I am sorry this is so long, but I feel is one of the things people against health care reform fail to see. Your thoughts?
What Happens Now, After Health Insurance Industry Refuses to Stop Cutting the Sick?
June 17, 2009 by archrone
Apparently, nothing much.
Let’s back up, a moment. Health insurers have been regularly cutting policy holders from their rolls that have been diagnosed with such diseases as breast cancer, lymphoma, and a multitude of other ailments. This act of cutting the sick from coverage rolls is called, in the industry, recission. And, some in congress have been investigating health insurers recission practices.
So, it should come as no surprise that yesterday, in congressional hearings, three main insurers told congresscritters that they have no intention of stopping their receission practices.
Executives of three of the nation’s largest health insurers told federal lawmakers in Washington on Tuesday that they would continue canceling medical coverage for some sick policyholders, despite withering criticism from Republican and Democratic members of Congress who decried the practice as unfair and abusive.
The hearing on the controversial action known as rescission, which has left thousands of Americans burdened with costly medical bills despite paying insurance premiums, began a day after President Obama outlined his proposals for revamping the nation’s healthcare system.
An investigation by the House Subcommittee on Oversight and Investigations showed that health insurers WellPoint Inc., UnitedHealth Group and Assurant Inc. canceled the coverage of more than 20,000 people, allowing the companies to avoid paying more than $300 million in medical claims over a five-year period.
Now, our congresscritters are trying to get these insurers to agree to only cutting folks from their rolls when the person applying for health insurance gives fraudulent information in order to get that insurance. But, the health insurance companies are having none of that. In fact, they have every intention of continuing dropping the sick from their rolls. Why would the sick get recinded?
A Texas nurse said she lost her coverage, after she was diagnosed with aggressive breast cancer, for failing to disclose a visit to a dermatologist for acne.
The sister of an Illinois man who died of lymphoma said his policy was rescinded for the failure to report a possible aneurysm and gallstones that his physician noted in his chart but did not discuss with him.
But, these actions are not just the fault of policy holders. These insurance companies praise workers that find ways to drop sick policy holders. And, not just sick policy holders, but pregnant policy holders as well.
Recission is an ugly practice, and one that the insurers agressively follow. If they didn’t follow that, why in the world would their workers be praised in preformance reviews for cancelling thousands of policies?
The committee’s investigation found that WellPoint’s Blue Cross targeted individuals with more than 1,400 conditions, including breast cancer, lymphoma, pregnancy and high blood pressure. And the committee obtained documents that showed Blue Cross supervisors praised employees in performance reviews for rescinding policies.
One employee, for instance, received a perfect 5 for “exceptional performance” on an evaluation that noted the employee’s role in dropping thousands of policyholders and avoiding nearly $10 million worth of medical care.
As it stands, the insurance companies have no incentive to stop this rescission practice, as they have no incentive to curtail costs. These are businesses where their main concern is profit, profit, and more profit. These companies are NOT in the business to help you, no matter what PR campaign they come up with to sway you to believe otherwise.

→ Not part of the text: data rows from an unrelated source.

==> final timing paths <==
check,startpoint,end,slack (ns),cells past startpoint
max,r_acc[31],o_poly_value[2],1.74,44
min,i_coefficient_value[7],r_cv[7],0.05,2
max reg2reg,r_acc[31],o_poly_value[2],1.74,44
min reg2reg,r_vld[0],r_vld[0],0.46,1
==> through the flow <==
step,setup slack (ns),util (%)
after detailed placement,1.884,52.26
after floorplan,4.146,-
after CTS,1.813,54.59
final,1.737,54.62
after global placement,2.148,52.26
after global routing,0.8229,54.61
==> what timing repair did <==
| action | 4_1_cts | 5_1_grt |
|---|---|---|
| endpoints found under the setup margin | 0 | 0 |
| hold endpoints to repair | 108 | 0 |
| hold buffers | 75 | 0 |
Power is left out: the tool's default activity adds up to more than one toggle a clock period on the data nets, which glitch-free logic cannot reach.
--- config.mk ---
export PLATFORM = sky130hd
export DESIGN_NAME = qrs_isqrt
export DESIGN_NICKNAME = d
export VERILOG_FILES = /design/src/hdl/qrs_pkg.sv /design/src/hdl/qrs_isqrt.sv
export SDC_FILE = /design/constraint.sdc
export NUM_CORES = 1
export LEC_CHECK = 0
export ABC_CLOCK_PERIOD_IN_PS = 2600
export BUFFER_PORTS_ARGS = -buffer_cell sky130_fd_sc_hd__buf_2
export CORE_MARGIN = 2
export CORE_UTILIZATION = 40
export CTS_BUF_LIST = sky130_fd_sc_hd__clkbuf_2
export DETAILED_ROUTE_END_ITERATION = 10
export SLEW_MARGIN = 5
export SYNTH_ARGS = -nofsm -noshare
export SYNTH_HDL_FRONTEND = slang
export SYNTH_SLANG_ARGS = --single-unit
--- constraint.sdc ---
create_clock -name clk_i -period 2.6 [get_ports clk_i]
set_input_delay 0.39 -clock clk_i [delete_from_list [all_inputs] [get_ports clk_i]]
set_output_delay 0.39 -clock clk_i [all_outputs]
set_load 0.01 [all_outputs]
--- src/hdl/qrs_pkg.sv ---
`timescale 1ns / 1ps
// ----------------------------------------------------------------------------
// qrs_pkg
// Shared widths and result codes for the quadratic root solver.
// ----------------------------------------------------------------------------
package qrs_pkg;

  // root_kind codes
  localparam logic [1:0] KIND_NONE   = 2'd0;
  localparam logic [1:0] KIND_DOUBLE = 2'd1;
  localparam logic [1:0] KIND_DIST   = 2'd2;
  localparam logic [1:0] KIND_AZERO  = 2'd3;

  // discriminant b^2 - 4ac fits in 34 signed bits; its root in 17 bits
  localparam int RAD_W  = 34;
  localparam int ROOT_W = RAD_W / 2;
  // dividend |num| << 16 fits 33 bits, divisor |2a| fits 17 bits
  localparam int NUM_W  = 33;
  localparam int DEN_W  = 17;

endpackage

--- src/hdl/qrs_isqrt.sv ---
`timescale 1ns / 1ps
// ----------------------------------------------------------------------------
// qrs_isqrt
// Pipelined floor square root, one result bit per stage, with a side word
// and a valid bit carried alongside.
// ----------------------------------------------------------------------------
module qrs_isqrt #(
  parameter int SIDE_W = 34
) (
  input  logic                       clk_i,
  input  logic                       rst_ni,
  input  logic                       en_i,
  input  logic                       valid_i,
  input  logic [qrs_pkg::RAD_W-1:0]  rad_i,
  input  logic [SIDE_W-1:0]          side_i,
  output logic                       valid_o,
  output logic [qrs_pkg::ROOT_W-1:0] root_o,
  output logic [SIDE_W-1:0]          side_o
);

  localparam int N     = qrs_pkg::ROOT_W;
  localparam int REM_W = N + 1;

  // stage k inputs, and the register after stage k
  logic [N-1:0]                    vld_in;
  logic [qrs_pkg::RAD_W-1:0]       rad_in  [N];
  logic [REM_W-1:0]                rem_in  [N];
  logic [N-1:0]                    root_in [N];
  logic [SIDE_W-1:0]               side_in [N];
  logic [N-1:0]                    vld_q;
  logic [qrs_pkg::RAD_W-1:0]       rad_q  [N];
  logic [REM_W-1:0]                rem_q  [N];
  logic [N-1:0]                    root_q [N];
  logic [SIDE_W-1:0]               side_q [N];
  logic [qrs_pkg::RAD_W-1:0]       rad_d  [N];
  logic [REM_W-1:0]                rem_d  [N];
  logic [N-1:0]                    root_d [N];

  // stage 0 takes the incoming request, later stages the previous register
  always_comb begin
    rad_in[0]  = rad_i;
    rem_in[0]  = '0;
    root_in[0] = '0;
    side_in[0] = side_i;
    vld_in[0]  = valid_i;
    for (int k = 1; k < N; k++) begin
      rad_in[k]  = rad_q[k-1];
      rem_in[k]  = rem_q[k-1];
      root_in[k] = root_q[k-1];
      side_in[k] = side_q[k-1];
      vld_in[k]  = vld_q[k-1];
    end
  end

  // one digit pair per stage
  always_comb begin
    logic [REM_W+1:0] r4;
    logic [REM_W+1:0] trial;
    logic             ge;
    for (int k = 0; k < N; k++) begin
      r4    = {rem_in[k], rad_in[k][qrs_pkg::RAD_W-1 -: 2]};
      trial = {1'b0, root_in[k], 2'b01};
      ge    = (r4 >= trial);
      rem_d[k]  = ge ? REM_W'(r4 - trial) : REM_W'(r4);
      root_d[k] = {root_in[k][N-2:0], ge};
      rad_d[k]  = {rad_in[k][qrs_pkg::RAD_W-3:0], 2'b00};
    end
  end

  // valid bits
  always_ff @(posedge clk_i or negedge rst_ni) begin
    if (!rst_ni) begin
      vld_q <= '0;
    end else if (en_i) begin
      vld_q <= vld_in;
    end
  end

  // payload
  always_ff @(posedge clk_i) begin
    if (en_i) begin
      for (int k = 0; k < N; k++) begin
        rad_q[k]  <= rad_d[k];
        rem_q[k]  <= rem_d[k];
        root_q[k] <= root_d[k];
        side_q[k] <= side_in[k];
      end
    end
  end

  assign valid_o = vld_q[N-1];
  assign root_o  = root_q[N-1];
  assign side_o  = side_q[N-1];

endmodule

; Word-level counts from Yosys, hierarchy flattened
; Memory sizes are Yosys's and may differ from the RTL's.
; Cells that the tools add are included.
[op_classes]
n_lt_le_gt_ge = 17
mux = 19
addsub = 17
[ops]
columns = cell, n
row1 = >= comparator 20 x 19 -> 1 bit, 16
row2 = two-way mux 18 bit, 17
row3 = subtractor 18 bit, 16
row4 = "subtractor 2 x 1 -> 3 bit, second input constant", 1
row5 = ">= comparator 2 x 1 -> 1 bit, second input constant", 1
row6 = two-way mux 1 bit, 2
[word_totals]
output_inout_bits = 52
ram_bits = 1717
mem_count = 4
in_bits = 72
regBits = 17
[memory_table]
columns = memory, depth, word_bits, read_ports, rd_ports_with_merged_regs, write_ports, line_no
row1 = side_q, 17, 34, 17, 0, 17, qrs_isqrt.sv:34  ; logic [SIDE_W-1:0] side_q [N];
row2 = rad_q, 17, 32, 16, 0, 17, qrs_isqrt.sv:31  ; logic [qrs_pkg::RAD_W-1:0] rad_q [N];
row3 = rem_q, 17, 18, 16, 0, 17, qrs_isqrt.sv:32  ; logic [REM_W-1:0] rem_q [N];
row4 = root_q, 17, 17, 17, 0, 17, qrs_isqrt.sv:33  ; logic [N-1:0] root_q [N];

; Longest topological paths before layout
; Gate-level depths: netlist (run 1).
; An unclocked memory read counts as a cell.
[depth]
depth_word = 3
depth_mapped = 11
depth_no_buf = 10

; Worst setup path after synthesis (run 1)
; OpenSTA, ideal clock, no wires.
[synth_path]
path_type = reg-to-reg
start = memory rem_q[0][261] (netlist name)
end = memory rem_q[0][281] (netlist name), data pin
setup_time_ns = 0.260
stages_incl_launch_ff = 9
setup_slack_ns = -0.059
arrival_time_ns = 2.399
required_time_ns = 2.340
cell_sequence = edfxtp_1 > ha_1 > a21o_1 > a31o_2 > o211ai_1 > a41oi_1 > nand2_1 > buf_4 > mux2_2
[synth_lines]
columns = element, line_no
row1 = start: declaration, qrs_isqrt.sv:32

==> results of run 1 <==
power by group through the flow:
stage	Sequential [mW]	Clock (mW)	Combinational (mW)
after floorplan	26.1	0	3.57
after global placement	26.3	0	5.55
after detailed placement	26.4	0	5.62
after CTS	25.9	13.9	6.01
after global routing	26.1	14.9	7.16
final	25.9	12.9	6.45
worst max-delay path, stage by stage (launching register included):
cell and delay, ps:
edfxtp_1 460, ha_4 320, nand4_1 160, o311ai_2 360, a31o_2 150, o21ba_4 160, buf_4 140, buf_4 130
a311o_1 280, xnor2_1 130
path summary, 6_finish.rpt:
| path | slack, ps | cells after the start | end | from |
|---|---|---|---|---|
| max in group asynchronous | 1560 | 4 | vld_q[11] | rst_ni |
| setup / recovery | 20 | 9 | rem_q[0][213] | rem_q[0][189] |
| min in group asynchronous | 460 | 4 | vld_q[1] | rst_ni |
| hold reg to reg | 340 | 0 | rad_q[0][76] | rad_q[0][42] |
| hold / removal | 340 | 0 | rad_q[0][76] | rad_q[0][42] |
| setup reg to reg | 20 | 9 | rem_q[0][213] | rem_q[0][189] |
cells by family (layout without fill, tap and decap cells):
family	count (synthesis)	count (layout)	share of synthesized area
and+or+nand+nor	550	550	0.0562
AOI/OAI and AO/OA	470	470	0.0607
xor gates and xnor gates	193	193	0.0336
buffers and inverters	252	1401	0.0200
other	1	8	0.0000746
muxes	86	86	0.0194
DFF	1288	1288	0.768
adders and majority gates	171	171	0.0426
metrics by stage:
| step | total power [mW] | hold slack, ps | std cells | setup slack (ps) |
|---|---|---|---|---|
| floorplan | 29.6 | 94.4 | 3011 | 4.75 |
| global placement | 31.9 | 320 | 4990 | -160 |
| detailed placement | 32.0 | 324 | 4990 | -149 |
| CTS | 45.8 | 74.1 | 5783 | -359 |
| global route | 48.2 | 180 | 5817 | -343 |
| finish | 45.3 | 339 | 5817 | 16.4 |
registers in the layout, indices dropped and copies added, names as in the netlist:
name	cells
side_q	578
rad_q	272
rem_q	268
root_q	153
vld_q	17
layout by cell type (no fill, tap or decap), types with 22 or more instances in the layout:
cell type,Yosys,final
edfxtp_1,1271,1271
clkbuf_2,0,498
buf_4,5,242
dlygate4sd3_1,0,214
inv_1,214,205
ha_1,171,150
nor2_1,143,141
a21oi_1,139,129
buf_2,12,120
nand2_1,104,101
xnor2_1,98,97
xor2_1,95,95
o21ai_0,88,80
nor3_1,63,60
clkinv_1,0,52
mux2_2,68,50
a21o_1,43,43
o21a_1,39,39
nand3_1,38,37
or3_1,38,36
buf_12,1,29
nand4_1,26,26
mux2_4,6,24
nand2b_1,22,22
o211ai_1,22,22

Last week, I noted a post over at Knoxviews which pointed out the president of BCBSofTN getting a salary boost, and I have a feeling recission plays a part in his salary. At the very least, a public-option must be part of the health care reform being played out in Washington as I type. Unfortunately, a public option that will be available to people that were cut from insurers, as well as the current uninsured isn’t going so well.

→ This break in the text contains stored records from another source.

## config.mk

```make
export PLATFORM = sky130hd
export DESIGN_NAME = twi_ctrl
export DESIGN_NICKNAME = d
export VERILOG_FILES = /design/src/twi_pkg.sv /design/src/twi_ctrl.sv
export SDC_FILE = /design/constraint.sdc
export NUM_CORES = 1
export LEC_CHECK = 0
export BUFFER_PORTS_ARGS = -buffer_cell sky130_fd_sc_hd__buf_4
export CORE_AREA = 4 4 60 62
export DETAILED_ROUTE_END_ITERATION = 10
export DIE_AREA = 0 0 64 66
export MAX_ROUTING_LAYER = met4
export PLACE_DENSITY_LB_ADDON = 0.1
export SYNTH_ARGS = -nofsm -noshare
export SYNTH_HDL_FRONTEND = slang
export SYNTH_SLANG_ARGS = --single-unit
```

## constraint.sdc

```tcl
create_clock -name clk -period 5.3 [get_ports clk]
set_input_delay 0.795 -clock clk [delete_from_list [all_inputs] [get_ports clk]]
set_output_delay 0.795 -clock clk [all_outputs]
set_load 0.05 [all_outputs]
```
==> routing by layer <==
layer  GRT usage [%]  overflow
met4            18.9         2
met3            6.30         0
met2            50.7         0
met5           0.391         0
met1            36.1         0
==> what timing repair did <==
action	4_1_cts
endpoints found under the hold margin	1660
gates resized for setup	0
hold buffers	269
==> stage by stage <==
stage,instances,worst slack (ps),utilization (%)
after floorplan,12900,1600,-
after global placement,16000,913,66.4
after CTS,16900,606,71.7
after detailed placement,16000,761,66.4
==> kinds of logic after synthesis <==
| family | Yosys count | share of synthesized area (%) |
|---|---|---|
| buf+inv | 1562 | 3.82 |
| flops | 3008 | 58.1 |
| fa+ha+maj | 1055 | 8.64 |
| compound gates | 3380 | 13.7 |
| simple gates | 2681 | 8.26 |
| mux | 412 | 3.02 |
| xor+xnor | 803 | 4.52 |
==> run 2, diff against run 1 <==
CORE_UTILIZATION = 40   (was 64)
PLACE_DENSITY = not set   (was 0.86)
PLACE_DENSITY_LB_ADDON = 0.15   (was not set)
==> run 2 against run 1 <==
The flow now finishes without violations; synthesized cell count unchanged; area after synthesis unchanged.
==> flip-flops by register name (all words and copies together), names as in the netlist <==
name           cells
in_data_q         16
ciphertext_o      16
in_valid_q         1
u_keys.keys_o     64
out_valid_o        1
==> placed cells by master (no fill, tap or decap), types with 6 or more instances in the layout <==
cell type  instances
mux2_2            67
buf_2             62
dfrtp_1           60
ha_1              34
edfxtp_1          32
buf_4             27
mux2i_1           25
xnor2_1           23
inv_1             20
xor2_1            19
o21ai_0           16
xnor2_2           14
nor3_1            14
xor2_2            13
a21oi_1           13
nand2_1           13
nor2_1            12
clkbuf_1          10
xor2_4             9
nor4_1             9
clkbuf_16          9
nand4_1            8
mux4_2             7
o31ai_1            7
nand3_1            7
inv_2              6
### config.mk
export PLATFORM = sky130hd
export DESIGN_NAME = asmf_mul
export DESIGN_NICKNAME = d
export VERILOG_FILES = /design/src/hw/rtl/asmf_pkg.sv /design/src/hw/rtl/asmf_mul.sv
export SDC_FILE = /design/constraint.sdc
export NUM_CORES = 2
export LEC_CHECK = 0
export BUFFER_PORTS_ARGS = -buffer_cell sky130_fd_sc_hd__buf_2
export CORE_MARGIN = 2
export CORE_UTILIZATION = 55
export DETAILED_ROUTE_END_ITERATION = 6
export PLACE_DENSITY = 0.73
export SETUP_SLACK_MARGIN = 0.02
export SLEW_MARGIN = 30
export SYNTH_ARGS = -nofsm -noshare
export SYNTH_HDL_FRONTEND = slang
export SYNTH_SLANG_ARGS = --single-unit
### constraint.sdc
create_clock -name clock -period 9.9 [get_ports clock]
set_clock_uncertainty 0.2 [all_clocks]
set_input_delay 0 -clock clock [delete_from_list [all_inputs] [get_ports clock]]
set_output_delay 0 -clock clock [all_outputs]
set_load 0.01 [all_outputs]
### src/hw/rtl/asmf_pkg.sv
`timescale 1ns / 1ps
// ----------------------------------------------------------------------------
// asmf_pkg
// Shared types, constants and helpers for the analog spike median filter.
// ----------------------------------------------------------------------------
package asmf_pkg;

   localparam int CHANNELS  = 16;
   localparam int CH_W      = 4;
   localparam int CH_CMP_W  = 7;
   localparam int CH_IDX_W  = (CHANNELS > 1) ? $clog2(CHANNELS) : 1;

   localparam int RAW_W     = 12;
   localparam int VOLT_W    = 20;
   localparam int VAL_W     = 32;
   localparam int THR_W     = 31;
   localparam int PROD_W    = 64;
   localparam int CSR_IDX_W = 3;

   // divider: |num| << 16 over |gain|, one quotient bit per cycle
   localparam int DIV_W     = 49;
   localparam int DIV_CNT_W = 6;

   localparam logic [VAL_W-1:0] VAL_MAX = 32'h7FFF_FFFF;
   localparam logic [VAL_W-1:0] VAL_MIN = 32'h8000_0000;

   localparam logic [VOLT_W-1:0] VREF_RESET    = 20'd327680;
   localparam logic [VOLT_W-1:0] MIN_RESET     = 20'd0;
   localparam logic [VOLT_W-1:0] MAX_RESET     = 20'd786432;
   localparam logic [VAL_W-1:0]  GAIN_RESET    = 32'd65536;
   localparam logic [VAL_W-1:0]  OFFSET_RESET  = 32'd0;
   localparam logic [THR_W-1:0]  TEMP_RESET    = 31'd65536;
   localparam logic [THR_W-1:0]  HUMI_RESET    = 31'd65536;
   localparam logic [VOLT_W-1:0] DC_RESET      = 20'd65536;

   // x / 240 == (x >> 4) / 15; reciprocal of 15 scaled by 2^20, exact for 16-bit operands
   localparam logic [16:0] RECIP15       = 17'd69906;
   localparam int          RECIP15_SHIFT = 20;

   typedef enum logic [CSR_IDX_W-1:0] {
      CFG_VREF   = 3'd0,
      CFG_MIN    = 3'd1,
      CFG_MAX    = 3'd2,
      CFG_GAIN   = 3'd3,
      CFG_OFFSET = 3'd4,
      CFG_TEMP   = 3'd5,
      CFG_HUMI   = 3'd6,
      CFG_DC     = 3'd7
   } cfg_index_type;

   typedef enum logic [3:0] {
      ST_IDLE,
      ST_V1_MUL,
      ST_V1_CLAMP,
      ST_DIV,
      ST_BACK,
      ST_DIFF,
      ST_DIFF_MUL,
      ST_DIFF_ENG,
      ST_V2_MUL,
      ST_V2_CLAMP,
      ST_RES_MUL,
      ST_RES_ENG,
      ST_OUT
   } state_type;

   typedef struct packed {
      logic busy;
      logic done;
   } div_status_type;

   function automatic logic [VOLT_W-1:0] clamp_volts(
      input logic [VOLT_W-1:0] v,
      input logic [VOLT_W-1:0] lo,
      input logic [VOLT_W-1:0] hi
   );
      logic [VOLT_W-1:0] r;
      // upper clamp is tested first; with crossed limits only values above hi get hi, the rest get lo
      if (v > hi) begin
         r = hi;
      end else if (v < lo) begin
         r = lo;
      end else begin
         r = v;
      end
      return r;
   endfunction

   function automatic logic [VOLT_W-1:0] div240(input logic [VOLT_W-1:0] x);
      logic [15:0] y;
      logic [32:0] p;
      y = x[VOLT_W-1:4];
      p = {17'd0, y} * {16'd0, RECIP15};
      return VOLT_W'(p >> RECIP15_SHIFT);
   endfunction

endpackage
$ cat src/hw/rtl/asmf_pkg.sv
`timescale 1ns / 1ps
// ----------------------------------------------------------------------------
// asmf_pkg
// Shared types, constants and helpers for the analog spike median filter.
// ----------------------------------------------------------------------------
package asmf_pkg;

   localparam int CHANNELS  = 16;
   localparam int CH_W      = 4;
   localparam int CH_CMP_W  = 7;
   localparam int CH_IDX_W  = (CHANNELS > 1) ? $clog2(CHANNELS) : 1;

   localparam int RAW_W     = 12;
   localparam int VOLT_W    = 20;
   localparam int VAL_W     = 32;
   localparam int THR_W     = 31;
   localparam int PROD_W    = 64;
   localparam int CSR_IDX_W = 3;

   // divider: |num| << 16 over |gain|, one quotient bit per cycle
   localparam int DIV_W     = 49;
   localparam int DIV_CNT_W = 6;

   localparam logic [VAL_W-1:0] VAL_MAX = 32'h7FFF_FFFF;
   localparam logic [VAL_W-1:0] VAL_MIN = 32'h8000_0000;

   localparam logic [VOLT_W-1:0] VREF_RESET    = 20'd327680;
   localparam logic [VOLT_W-1:0] MIN_RESET     = 20'd0;
   localparam logic [VOLT_W-1:0] MAX_RESET     = 20'd786432;
   localparam logic [VAL_W-1:0]  GAIN_RESET    = 32'd65536;
   localparam logic [VAL_W-1:0]  OFFSET_RESET  = 32'd0;
   localparam logic [THR_W-1:0]  TEMP_RESET    = 31'd65536;
   localparam logic [THR_W-1:0]  HUMI_RESET    = 31'd65536;
   localparam logic [VOLT_W-1:0] DC_RESET      = 20'd65536;

   // x / 240 == (x >> 4) / 15; reciprocal of 15 scaled by 2^20, exact for 16-bit operands
   localparam logic [16:0] RECIP15       = 17'd69906;
   localparam int          RECIP15_SHIFT = 20;

   typedef enum logic [CSR_IDX_W-1:0] {
      CFG_VREF   = 3'd0,
      CFG_MIN    = 3'd1,
      CFG_MAX    = 3'd2,
      CFG_GAIN   = 3'd3,
      CFG_OFFSET = 3'd4,
      CFG_TEMP   = 3'd5,
      CFG_HUMI   = 3'd6,
      CFG_DC     = 3'd7
   } cfg_index_type;

   typedef enum logic [3:0] {
      ST_IDLE,
      ST_V1_MUL,
      ST_V1_CLAMP,
      ST_DIV,
      ST_BACK,
      ST_DIFF,
      ST_DIFF_MUL,
      ST_DIFF_ENG,
      ST_V2_MUL,
      ST_V2_CLAMP,
      ST_RES_MUL,
      ST_RES_ENG,
      ST_OUT
   } state_type;

   typedef struct packed {
      logic busy;
      logic done;
   } div_status_type;

   function automatic logic [VOLT_W-1:0] clamp_volts(
      input logic [VOLT_W-1:0] v,
      input logic [VOLT_W-1:0] lo,
      input logic [VOLT_W-1:0] hi
   );
      logic [VOLT_W-1:0] r;
      // upper clamp is tested first; with crossed limits only values above hi get hi, the rest get lo
      if (v > hi) begin
         r = hi;
      end else if (v < lo) begin
         r = lo;
      end else begin
         r = v;
      end
      return r;
   endfunction

   function automatic logic [VOLT_W-1:0] div240(input logic [VOLT_W-1:0] x);
      logic [15:0] y;
      logic [32:0] p;
      y = x[VOLT_W-1:4];
      p = {17'd0, y} * {16'd0, RECIP15};
      return VOLT_W'(p >> RECIP15_SHIFT);
   endfunction

endpackage

$ cat src/hw/rtl/asmf_div.sv
`timescale 1ns / 1ps
// ----------------------------------------------------------------------------
// asmf_div
// Restoring unsigned divider, one quotient bit per cycle.
// ----------------------------------------------------------------------------
module asmf_div (
   input  logic                             clock,
   input  logic                             reset,
   input  logic                             start,
   input  logic [asmf_pkg::DIV_W-1:0]       dividend,
   input  logic [asmf_pkg::VAL_W-1:0]       divisor,
   output logic [asmf_pkg::DIV_W-1:0]       quotient,
   output asmf_pkg::div_status_type         status
);

   logic [asmf_pkg::VAL_W-1:0]     rem_ff, rem_in;
   logic [asmf_pkg::DIV_W-1:0]     quo_ff, quo_in;
   logic [asmf_pkg::VAL_W-1:0]     dvs_ff;
   logic [asmf_pkg::DIV_CNT_W-1:0] cnt_ff, cnt_in;
   logic                           busy_ff, busy_in;
   logic                           done_ff, done_in;
   logic [asmf_pkg::VAL_W:0]       trial;
   logic                           fits;

   // quo_ff shifts dividend bits out at the top and quotient bits in at the bottom
   assign trial = {rem_ff, quo_ff[asmf_pkg::DIV_W-1]};
   assign fits  = trial >= {1'b0, dvs_ff};

   always_comb begin
      rem_in  = rem_ff;
      quo_in  = quo_ff;
      cnt_in  = cnt_ff;
      busy_in = busy_ff;
      done_in = 1'b0;
      if (start) begin
         rem_in  = '0;
         quo_in  = dividend;
         cnt_in  = asmf_pkg::DIV_CNT_W'(asmf_pkg::DIV_W - 1);
         busy_in = 1'b1;
      end else if (busy_ff) begin
         rem_in = fits ? asmf_pkg::VAL_W'(trial - {1'b0, dvs_ff})
                       : asmf_pkg::VAL_W'(trial);
         quo_in = {quo_ff[asmf_pkg::DIV_W-2:0], fits};
         cnt_in = cnt_ff - 1'b1;
         if (cnt_ff == '0) begin
            busy_in = 1'b0;
            done_in = 1'b1;
         end
      end
   end

   always_ff @(posedge clock) begin
      if (reset) begin
         busy_ff <= 1'b0;
         done_ff <= 1'b0;
         cnt_ff  <= '0;
      end else begin
         busy_ff <= busy_in;
         done_ff <= done_in;
         cnt_ff  <= cnt_in;
      end
      rem_ff <= rem_in;
      quo_ff <= quo_in;
      if (start) begin
         dvs_ff <= divisor;
      end
   end

   assign quotient    = quo_ff;
   assign status.busy = busy_ff;
   assign status.done = done_ff;

endmodule

$ cat config.mk
export PLATFORM = sky130hd
export DESIGN_NAME = asmf_div
export DESIGN_NICKNAME = d
export VERILOG_FILES = /design/src/hw/rtl/asmf_pkg.sv /design/src/hw/rtl/asmf_div.sv
export SDC_FILE = /design/constraint.sdc
export NUM_CORES = 1
export LEC_CHECK = 0
export ABC_AREA = 1
export BUFFER_PORTS_ARGS = -buffer_cell sky130_fd_sc_hd__buf_2
export CAP_MARGIN = 20
export CORE_ASPECT_RATIO = 1.4
export CORE_UTILIZATION = 30
export CTS_BUF_LIST = sky130_fd_sc_hd__clkbuf_16
export CTS_CLUSTER_SIZE = 30
export DETAILED_ROUTE_END_ITERATION = 6
export HOLD_SLACK_MARGIN = 0.1
export MAX_ROUTING_LAYER = met4
export PLACE_DENSITY = 0.53
export SYNTH_ARGS = -nofsm -noshare
export SYNTH_HDL_FRONTEND = slang
export SYNTH_SLANG_ARGS = --single-unit
export TNS_END_PERCENT = 20
$ cat constraint.sdc
create_clock -name clock -period 3.19 [get_ports clock]
set_input_delay 0.638 -clock clock [delete_from_list [all_inputs] [get_ports clock]]
set_output_delay 0.638 -clock clock [all_outputs]
set_load 0.01 [all_outputs]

Perhaps most important, Obama has not yet demonstrated how hard he’s prepared to fight for the so-called “public option”—a government-run alternative to private insurance—or what such a reform might entail. At the AMA, Obama reiterated his position that one of the choices available to Americans “needs to be a public option.” But could this position be a straw man, set up only to be knocked down? The public plan has certainly served as a panacea to single-payer advocates and other critics of medicine for profit, including important Democratic constituencies like labor unions. One health care advocate told me that the speculation around town was that the administration could eventually abandon the public option in order to win bigger concessions from its opponents.
So, what plan would cover those that the greedy insurance companies have rescinded? Single payer would begin to take health care out of the so-called free market system, that has failed so miserably. It would be a stop-gap measure that would cover those that have been rescinded for some ridiculous reason by the for-profit insurance companies. As a single payer system is not even being discussed, the next best option is a public option, and as Ridgeway notes, even a public option has little chance of being affordable, equitable and available for the people that need the coverage the most. And this, folks, is one of the saddest commentaries about our current health care system.